→ **Problem to solve**
Print this span of the material below exactly: the line with "Final-stage net count", the line with "Testbench counts of run b, summed", and every line between them, but nothing else.
——
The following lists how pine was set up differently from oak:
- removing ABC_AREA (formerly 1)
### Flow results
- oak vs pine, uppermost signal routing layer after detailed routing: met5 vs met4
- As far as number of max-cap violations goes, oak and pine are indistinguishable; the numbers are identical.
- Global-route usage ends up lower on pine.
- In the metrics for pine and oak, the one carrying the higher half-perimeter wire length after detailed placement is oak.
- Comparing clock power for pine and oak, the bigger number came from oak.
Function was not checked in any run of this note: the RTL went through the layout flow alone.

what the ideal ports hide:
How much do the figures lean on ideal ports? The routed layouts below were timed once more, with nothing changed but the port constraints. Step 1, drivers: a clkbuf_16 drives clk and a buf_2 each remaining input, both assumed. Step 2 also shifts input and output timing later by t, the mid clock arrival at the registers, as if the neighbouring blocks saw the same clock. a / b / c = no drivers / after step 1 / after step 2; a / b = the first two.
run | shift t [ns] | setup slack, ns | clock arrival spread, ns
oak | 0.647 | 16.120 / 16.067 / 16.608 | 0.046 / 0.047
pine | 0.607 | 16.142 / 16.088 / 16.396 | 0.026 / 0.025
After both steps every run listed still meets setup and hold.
——
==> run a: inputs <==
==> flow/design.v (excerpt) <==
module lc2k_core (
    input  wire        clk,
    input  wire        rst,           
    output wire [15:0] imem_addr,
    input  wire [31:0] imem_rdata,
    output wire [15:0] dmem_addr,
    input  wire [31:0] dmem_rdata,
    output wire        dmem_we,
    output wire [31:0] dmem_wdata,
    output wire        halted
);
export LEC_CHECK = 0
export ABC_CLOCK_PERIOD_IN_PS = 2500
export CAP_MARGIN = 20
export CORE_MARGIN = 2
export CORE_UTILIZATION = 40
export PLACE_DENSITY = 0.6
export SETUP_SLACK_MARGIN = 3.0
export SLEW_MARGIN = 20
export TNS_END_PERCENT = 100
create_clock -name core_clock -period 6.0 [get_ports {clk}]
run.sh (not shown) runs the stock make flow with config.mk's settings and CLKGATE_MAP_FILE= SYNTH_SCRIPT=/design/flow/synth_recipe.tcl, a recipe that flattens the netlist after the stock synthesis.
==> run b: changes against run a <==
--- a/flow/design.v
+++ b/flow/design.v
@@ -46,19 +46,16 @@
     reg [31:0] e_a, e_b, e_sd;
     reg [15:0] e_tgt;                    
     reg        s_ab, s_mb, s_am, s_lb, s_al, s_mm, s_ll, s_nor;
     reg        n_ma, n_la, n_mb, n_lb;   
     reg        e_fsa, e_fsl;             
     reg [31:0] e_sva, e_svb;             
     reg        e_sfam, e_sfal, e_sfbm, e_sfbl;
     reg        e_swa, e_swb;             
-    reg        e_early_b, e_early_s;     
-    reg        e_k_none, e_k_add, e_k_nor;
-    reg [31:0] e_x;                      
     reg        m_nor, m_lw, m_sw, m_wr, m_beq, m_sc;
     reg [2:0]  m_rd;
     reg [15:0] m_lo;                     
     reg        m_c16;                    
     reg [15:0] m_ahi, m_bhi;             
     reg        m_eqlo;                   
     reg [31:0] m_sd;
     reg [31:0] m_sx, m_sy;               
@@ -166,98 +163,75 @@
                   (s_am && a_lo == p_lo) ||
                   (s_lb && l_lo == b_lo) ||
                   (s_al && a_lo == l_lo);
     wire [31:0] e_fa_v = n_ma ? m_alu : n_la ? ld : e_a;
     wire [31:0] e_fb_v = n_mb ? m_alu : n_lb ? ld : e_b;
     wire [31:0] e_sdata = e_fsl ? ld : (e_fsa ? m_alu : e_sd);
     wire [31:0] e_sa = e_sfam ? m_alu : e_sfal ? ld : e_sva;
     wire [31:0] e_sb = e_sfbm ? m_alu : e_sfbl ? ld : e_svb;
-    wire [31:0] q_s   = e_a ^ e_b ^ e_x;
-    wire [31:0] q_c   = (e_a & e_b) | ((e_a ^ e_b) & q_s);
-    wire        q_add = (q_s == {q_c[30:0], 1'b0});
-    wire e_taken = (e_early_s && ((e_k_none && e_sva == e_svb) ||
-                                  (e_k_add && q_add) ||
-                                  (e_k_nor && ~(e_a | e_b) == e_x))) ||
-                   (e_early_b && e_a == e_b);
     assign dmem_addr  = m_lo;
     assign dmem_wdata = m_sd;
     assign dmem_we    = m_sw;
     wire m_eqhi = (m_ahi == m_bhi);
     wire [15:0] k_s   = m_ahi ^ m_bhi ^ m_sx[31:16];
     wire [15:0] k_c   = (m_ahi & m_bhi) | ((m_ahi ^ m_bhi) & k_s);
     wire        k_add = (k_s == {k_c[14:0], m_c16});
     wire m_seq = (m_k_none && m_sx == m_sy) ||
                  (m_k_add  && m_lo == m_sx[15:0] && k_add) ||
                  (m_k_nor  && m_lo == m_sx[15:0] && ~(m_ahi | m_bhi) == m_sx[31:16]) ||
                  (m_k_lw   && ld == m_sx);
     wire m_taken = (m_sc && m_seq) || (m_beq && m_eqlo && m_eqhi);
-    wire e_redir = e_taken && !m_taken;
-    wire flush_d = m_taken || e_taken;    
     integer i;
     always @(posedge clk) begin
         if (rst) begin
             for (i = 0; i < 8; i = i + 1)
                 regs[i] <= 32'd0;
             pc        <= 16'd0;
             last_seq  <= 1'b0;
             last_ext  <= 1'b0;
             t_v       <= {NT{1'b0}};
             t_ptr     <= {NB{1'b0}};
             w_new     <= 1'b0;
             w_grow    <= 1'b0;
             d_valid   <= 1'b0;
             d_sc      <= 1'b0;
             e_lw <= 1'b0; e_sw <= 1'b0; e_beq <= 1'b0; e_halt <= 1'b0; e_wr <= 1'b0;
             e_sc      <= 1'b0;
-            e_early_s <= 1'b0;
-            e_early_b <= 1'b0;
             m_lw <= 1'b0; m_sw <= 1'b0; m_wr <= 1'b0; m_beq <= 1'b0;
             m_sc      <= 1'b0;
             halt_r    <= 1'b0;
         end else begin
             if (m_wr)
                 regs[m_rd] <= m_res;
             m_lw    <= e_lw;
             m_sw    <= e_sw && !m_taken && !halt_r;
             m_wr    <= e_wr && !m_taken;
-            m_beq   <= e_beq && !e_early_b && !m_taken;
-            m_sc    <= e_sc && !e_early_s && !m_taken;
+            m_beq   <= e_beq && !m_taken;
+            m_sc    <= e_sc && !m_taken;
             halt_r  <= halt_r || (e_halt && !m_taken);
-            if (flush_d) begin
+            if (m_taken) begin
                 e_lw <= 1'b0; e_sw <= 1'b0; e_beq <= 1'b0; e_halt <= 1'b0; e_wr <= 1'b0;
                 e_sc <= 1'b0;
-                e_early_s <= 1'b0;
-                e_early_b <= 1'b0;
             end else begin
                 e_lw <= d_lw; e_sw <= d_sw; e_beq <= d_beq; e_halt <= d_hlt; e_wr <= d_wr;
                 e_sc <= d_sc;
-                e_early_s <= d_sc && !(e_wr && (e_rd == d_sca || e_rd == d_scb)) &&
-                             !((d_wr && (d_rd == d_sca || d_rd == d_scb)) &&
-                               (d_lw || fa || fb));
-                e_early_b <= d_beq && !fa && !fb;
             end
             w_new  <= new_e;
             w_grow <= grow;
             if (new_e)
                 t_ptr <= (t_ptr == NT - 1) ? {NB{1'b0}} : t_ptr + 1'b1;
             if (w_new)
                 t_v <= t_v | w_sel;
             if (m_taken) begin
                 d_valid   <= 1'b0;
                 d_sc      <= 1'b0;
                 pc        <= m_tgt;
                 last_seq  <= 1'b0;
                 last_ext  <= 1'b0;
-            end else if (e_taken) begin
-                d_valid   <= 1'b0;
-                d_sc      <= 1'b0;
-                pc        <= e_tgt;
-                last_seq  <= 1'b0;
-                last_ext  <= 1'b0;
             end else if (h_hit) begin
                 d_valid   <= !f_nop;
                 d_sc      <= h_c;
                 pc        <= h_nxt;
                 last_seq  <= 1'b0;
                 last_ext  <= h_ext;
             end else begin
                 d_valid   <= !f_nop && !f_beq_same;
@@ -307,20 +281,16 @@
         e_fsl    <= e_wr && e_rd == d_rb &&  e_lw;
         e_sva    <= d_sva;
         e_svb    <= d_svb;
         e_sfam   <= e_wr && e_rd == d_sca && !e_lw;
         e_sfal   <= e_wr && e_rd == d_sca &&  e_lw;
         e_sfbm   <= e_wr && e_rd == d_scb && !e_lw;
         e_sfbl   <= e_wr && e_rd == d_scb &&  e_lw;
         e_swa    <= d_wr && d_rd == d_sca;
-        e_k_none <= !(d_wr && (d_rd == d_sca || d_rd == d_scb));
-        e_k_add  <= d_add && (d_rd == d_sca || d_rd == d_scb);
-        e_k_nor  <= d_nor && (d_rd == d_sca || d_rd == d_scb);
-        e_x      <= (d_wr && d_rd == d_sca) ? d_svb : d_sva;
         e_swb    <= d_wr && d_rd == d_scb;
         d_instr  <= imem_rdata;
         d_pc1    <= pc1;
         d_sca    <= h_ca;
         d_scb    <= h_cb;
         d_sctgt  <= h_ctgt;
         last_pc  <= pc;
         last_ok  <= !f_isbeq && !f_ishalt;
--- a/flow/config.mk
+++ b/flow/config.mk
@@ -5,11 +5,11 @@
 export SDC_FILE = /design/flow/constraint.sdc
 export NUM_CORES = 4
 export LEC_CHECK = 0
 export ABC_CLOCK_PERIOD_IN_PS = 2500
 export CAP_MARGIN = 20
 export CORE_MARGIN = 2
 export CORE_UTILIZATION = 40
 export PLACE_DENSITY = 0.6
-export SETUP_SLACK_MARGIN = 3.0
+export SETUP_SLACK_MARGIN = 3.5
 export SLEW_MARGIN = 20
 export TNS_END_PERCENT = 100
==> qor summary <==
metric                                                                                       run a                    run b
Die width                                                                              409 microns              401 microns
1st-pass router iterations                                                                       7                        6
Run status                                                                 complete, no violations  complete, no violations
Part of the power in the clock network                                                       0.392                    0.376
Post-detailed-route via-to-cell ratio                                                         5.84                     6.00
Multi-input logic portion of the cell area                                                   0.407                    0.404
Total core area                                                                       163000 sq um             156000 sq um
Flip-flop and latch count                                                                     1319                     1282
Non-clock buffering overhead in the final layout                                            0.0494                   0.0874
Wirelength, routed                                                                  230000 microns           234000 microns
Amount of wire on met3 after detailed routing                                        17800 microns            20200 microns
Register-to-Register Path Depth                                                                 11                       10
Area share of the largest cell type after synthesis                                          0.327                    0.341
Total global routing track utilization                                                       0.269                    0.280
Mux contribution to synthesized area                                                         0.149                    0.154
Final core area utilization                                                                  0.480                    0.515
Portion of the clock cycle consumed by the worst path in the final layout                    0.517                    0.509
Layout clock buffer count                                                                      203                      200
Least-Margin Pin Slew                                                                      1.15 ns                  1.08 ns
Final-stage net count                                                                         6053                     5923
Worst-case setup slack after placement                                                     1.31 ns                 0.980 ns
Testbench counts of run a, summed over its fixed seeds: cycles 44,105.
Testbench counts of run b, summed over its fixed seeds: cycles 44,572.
——
→ **Exercise response**
Final-stage net count                                                                         6053                     5923
Worst-case setup slack after placement                                                     1.31 ns                 0.980 ns
Testbench counts of run a, summed over its fixed seeds: cycles 44,105.
Testbench counts of run b, summed over its fixed seeds: cycles 44,572.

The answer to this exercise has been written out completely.